→ **EXERCISE**
Please write out every line of the material exactly.

→ **SOURCE DATA**
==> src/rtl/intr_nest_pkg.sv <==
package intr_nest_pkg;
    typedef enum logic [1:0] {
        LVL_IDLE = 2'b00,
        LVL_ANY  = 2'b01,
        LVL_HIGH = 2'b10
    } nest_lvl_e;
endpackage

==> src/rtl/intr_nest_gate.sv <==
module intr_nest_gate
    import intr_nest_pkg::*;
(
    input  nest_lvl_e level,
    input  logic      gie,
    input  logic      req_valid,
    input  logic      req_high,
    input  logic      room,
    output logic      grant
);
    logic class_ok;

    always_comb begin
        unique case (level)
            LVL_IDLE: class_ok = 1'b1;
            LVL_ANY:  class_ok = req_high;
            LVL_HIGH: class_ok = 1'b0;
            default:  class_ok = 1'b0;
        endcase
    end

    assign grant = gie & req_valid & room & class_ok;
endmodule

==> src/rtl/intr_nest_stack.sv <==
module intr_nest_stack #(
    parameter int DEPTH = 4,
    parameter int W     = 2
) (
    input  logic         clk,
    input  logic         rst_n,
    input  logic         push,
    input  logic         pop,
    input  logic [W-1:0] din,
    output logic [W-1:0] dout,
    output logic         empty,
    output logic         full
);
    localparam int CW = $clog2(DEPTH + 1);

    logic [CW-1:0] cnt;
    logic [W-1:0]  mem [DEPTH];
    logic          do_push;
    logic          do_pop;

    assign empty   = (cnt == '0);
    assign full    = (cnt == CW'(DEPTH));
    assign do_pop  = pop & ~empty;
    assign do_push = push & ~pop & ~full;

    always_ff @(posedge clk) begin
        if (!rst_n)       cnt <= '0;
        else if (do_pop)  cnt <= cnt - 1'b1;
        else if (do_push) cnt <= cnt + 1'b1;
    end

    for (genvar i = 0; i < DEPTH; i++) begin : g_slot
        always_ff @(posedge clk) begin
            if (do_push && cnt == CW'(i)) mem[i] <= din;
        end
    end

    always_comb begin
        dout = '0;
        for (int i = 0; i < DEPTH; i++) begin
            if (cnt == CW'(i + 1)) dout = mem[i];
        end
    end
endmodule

→ **ANSWER BOX**
==> src/rtl/intr_nest_pkg.sv <==
package intr_nest_pkg;
    typedef enum logic [1:0] {
        LVL_IDLE = 2'b00,
        LVL_ANY  = 2'b01,
        LVL_HIGH = 2'b10
    } nest_lvl_e;
endpackage

==> src/rtl/intr_nest_gate.sv <==
module intr_nest_gate
    import intr_nest_pkg::*;
(
    input  nest_lvl_e level,
    input  logic      gie,
    input  logic      req_valid,
    input  logic      req_high,
    input  logic      room,
    output logic      grant
);
    logic class_ok;

    always_comb begin
        unique case (level)
            LVL_IDLE: class_ok = 1'b1;
            LVL_ANY:  class_ok = req_high;
            LVL_HIGH: class_ok = 1'b0;
            default:  class_ok = 1'b0;
        endcase
    end

    assign grant = gie & req_valid & room & class_ok;
endmodule

==> src/rtl/intr_nest_stack.sv <==
module intr_nest_stack #(
    parameter int DEPTH = 4,
    parameter int W     = 2
) (
    input  logic         clk,
    input  logic         rst_n,
    input  logic         push,
    input  logic         pop,
    input  logic [W-1:0] din,
    output logic [W-1:0] dout,
    output logic         empty,
    output logic         full
);
    localparam int CW = $clog2(DEPTH + 1);

    logic [CW-1:0] cnt;
    logic [W-1:0]  mem [DEPTH];
    logic          do_push;
    logic          do_pop;

    assign empty   = (cnt == '0);
    assign full    = (cnt == CW'(DEPTH));
    assign do_pop  = pop & ~empty;
    assign do_push = push & ~pop & ~full;

    always_ff @(posedge clk) begin
        if (!rst_n)       cnt <= '0;
        else if (do_pop)  cnt <= cnt - 1'b1;
        else if (do_push) cnt <= cnt + 1'b1;
    end

    for (genvar i = 0; i < DEPTH; i++) begin : g_slot
        always_ff @(posedge clk) begin
            if (do_push && cnt == CW'(i)) mem[i] <= din;
        end
    end

    always_comb begin
        dout = '0;
        for (int i = 0; i < DEPTH; i++) begin
            if (cnt == CW'(i + 1)) dout = mem[i];
        end
    end
endmodule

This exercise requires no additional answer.